- _Record set_
************

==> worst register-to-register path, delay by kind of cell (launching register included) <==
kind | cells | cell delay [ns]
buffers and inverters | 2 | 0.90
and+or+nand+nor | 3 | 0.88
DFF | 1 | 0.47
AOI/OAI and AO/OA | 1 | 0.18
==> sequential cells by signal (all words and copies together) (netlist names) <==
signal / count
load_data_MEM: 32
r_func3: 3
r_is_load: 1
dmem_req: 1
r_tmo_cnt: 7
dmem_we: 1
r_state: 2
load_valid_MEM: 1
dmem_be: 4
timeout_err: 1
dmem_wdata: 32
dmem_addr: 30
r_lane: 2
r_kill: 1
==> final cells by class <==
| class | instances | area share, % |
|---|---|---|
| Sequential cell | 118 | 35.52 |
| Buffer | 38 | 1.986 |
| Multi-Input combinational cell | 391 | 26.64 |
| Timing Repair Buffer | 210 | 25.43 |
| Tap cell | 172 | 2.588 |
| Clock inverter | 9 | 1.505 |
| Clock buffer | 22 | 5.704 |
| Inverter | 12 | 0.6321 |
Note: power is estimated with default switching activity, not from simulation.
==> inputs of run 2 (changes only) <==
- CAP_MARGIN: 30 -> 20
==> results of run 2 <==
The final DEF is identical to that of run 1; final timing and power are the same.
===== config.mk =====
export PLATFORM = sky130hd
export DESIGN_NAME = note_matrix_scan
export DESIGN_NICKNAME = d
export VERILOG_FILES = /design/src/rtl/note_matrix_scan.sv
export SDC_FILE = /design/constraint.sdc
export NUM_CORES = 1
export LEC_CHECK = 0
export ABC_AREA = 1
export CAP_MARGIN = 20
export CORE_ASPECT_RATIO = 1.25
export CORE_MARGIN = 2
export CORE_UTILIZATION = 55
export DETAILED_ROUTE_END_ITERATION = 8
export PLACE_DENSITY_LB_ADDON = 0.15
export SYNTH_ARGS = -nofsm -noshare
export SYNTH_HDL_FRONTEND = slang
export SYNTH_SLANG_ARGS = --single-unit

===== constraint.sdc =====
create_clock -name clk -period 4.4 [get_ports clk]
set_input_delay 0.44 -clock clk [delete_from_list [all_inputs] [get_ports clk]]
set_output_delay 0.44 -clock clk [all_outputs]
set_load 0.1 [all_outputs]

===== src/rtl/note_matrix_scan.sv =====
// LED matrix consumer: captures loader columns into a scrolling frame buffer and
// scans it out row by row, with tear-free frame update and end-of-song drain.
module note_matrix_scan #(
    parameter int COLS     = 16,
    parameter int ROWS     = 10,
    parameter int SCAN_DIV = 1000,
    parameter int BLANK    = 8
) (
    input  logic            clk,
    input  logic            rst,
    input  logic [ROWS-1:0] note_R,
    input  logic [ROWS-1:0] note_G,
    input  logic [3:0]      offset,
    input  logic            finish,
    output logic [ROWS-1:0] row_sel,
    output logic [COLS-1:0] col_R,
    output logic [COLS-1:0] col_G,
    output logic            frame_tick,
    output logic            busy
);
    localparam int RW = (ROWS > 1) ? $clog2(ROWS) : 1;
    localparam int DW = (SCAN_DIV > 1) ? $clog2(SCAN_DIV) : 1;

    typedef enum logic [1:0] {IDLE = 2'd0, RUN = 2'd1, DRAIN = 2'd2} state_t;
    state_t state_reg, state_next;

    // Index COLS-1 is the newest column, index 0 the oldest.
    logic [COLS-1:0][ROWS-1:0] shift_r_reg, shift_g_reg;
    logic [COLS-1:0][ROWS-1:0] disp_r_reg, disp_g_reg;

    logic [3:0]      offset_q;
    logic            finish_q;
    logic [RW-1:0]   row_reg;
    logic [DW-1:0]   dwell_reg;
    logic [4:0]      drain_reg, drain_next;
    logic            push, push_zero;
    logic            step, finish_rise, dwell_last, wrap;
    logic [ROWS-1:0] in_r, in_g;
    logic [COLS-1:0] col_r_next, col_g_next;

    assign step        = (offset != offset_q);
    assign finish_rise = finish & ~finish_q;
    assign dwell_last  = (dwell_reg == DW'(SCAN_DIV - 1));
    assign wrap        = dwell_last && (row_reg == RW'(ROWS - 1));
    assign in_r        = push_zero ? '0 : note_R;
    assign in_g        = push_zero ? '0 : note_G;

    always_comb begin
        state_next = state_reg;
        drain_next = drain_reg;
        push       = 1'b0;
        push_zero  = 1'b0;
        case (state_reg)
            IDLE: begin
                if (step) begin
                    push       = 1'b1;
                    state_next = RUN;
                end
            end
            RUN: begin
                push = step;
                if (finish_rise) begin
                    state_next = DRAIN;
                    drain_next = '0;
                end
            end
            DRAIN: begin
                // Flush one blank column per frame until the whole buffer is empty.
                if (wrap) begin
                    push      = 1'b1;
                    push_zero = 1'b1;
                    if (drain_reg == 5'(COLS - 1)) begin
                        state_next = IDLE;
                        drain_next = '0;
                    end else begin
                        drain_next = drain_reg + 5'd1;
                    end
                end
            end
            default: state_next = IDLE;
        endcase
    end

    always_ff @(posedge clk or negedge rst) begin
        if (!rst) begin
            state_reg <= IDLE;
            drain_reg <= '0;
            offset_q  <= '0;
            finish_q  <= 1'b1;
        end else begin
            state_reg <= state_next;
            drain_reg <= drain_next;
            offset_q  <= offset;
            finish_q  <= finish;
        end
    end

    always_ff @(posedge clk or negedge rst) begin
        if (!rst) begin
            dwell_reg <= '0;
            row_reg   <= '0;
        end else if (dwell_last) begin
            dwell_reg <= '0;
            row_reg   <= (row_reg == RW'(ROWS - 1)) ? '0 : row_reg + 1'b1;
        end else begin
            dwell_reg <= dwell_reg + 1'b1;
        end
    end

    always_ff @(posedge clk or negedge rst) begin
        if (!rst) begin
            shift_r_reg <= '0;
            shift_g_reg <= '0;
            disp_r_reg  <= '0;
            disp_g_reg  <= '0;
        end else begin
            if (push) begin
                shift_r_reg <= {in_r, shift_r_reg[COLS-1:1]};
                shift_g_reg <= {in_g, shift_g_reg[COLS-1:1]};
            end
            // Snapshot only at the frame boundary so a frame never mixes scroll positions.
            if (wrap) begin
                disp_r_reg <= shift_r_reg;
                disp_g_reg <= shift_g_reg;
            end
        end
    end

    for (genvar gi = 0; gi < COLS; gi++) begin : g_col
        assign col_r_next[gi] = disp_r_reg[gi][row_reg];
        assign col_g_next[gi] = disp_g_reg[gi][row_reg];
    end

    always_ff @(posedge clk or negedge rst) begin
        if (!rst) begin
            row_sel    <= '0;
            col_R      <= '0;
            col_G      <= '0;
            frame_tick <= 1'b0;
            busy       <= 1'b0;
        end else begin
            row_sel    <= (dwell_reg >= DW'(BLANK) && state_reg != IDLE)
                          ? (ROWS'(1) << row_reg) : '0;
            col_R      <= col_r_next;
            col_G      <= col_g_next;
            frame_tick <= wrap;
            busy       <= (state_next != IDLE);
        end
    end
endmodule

************

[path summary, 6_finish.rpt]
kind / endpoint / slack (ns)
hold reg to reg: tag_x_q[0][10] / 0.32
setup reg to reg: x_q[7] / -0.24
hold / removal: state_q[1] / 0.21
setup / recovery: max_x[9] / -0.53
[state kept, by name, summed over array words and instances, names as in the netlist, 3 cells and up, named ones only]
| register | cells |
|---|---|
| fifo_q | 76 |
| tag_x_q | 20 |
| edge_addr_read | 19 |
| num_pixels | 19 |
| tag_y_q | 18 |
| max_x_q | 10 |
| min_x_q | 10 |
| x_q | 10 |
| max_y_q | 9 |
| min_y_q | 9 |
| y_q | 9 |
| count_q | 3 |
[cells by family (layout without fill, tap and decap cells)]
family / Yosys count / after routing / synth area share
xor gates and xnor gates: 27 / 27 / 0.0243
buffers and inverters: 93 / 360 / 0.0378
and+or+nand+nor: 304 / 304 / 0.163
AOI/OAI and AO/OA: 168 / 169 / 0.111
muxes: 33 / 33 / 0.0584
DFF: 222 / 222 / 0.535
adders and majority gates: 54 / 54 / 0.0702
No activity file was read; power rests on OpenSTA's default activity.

************

The listing above holds a line with "DFF: 222 / 222 / 0.535" and a line with "No activity file". Print the stretch from the first through the second, exactly and alone.

- _Solution_
DFF: 222 / 222 / 0.535
adders and majority gates: 54 / 54 / 0.0702
No activity file was read; power rests on OpenSTA's default activity.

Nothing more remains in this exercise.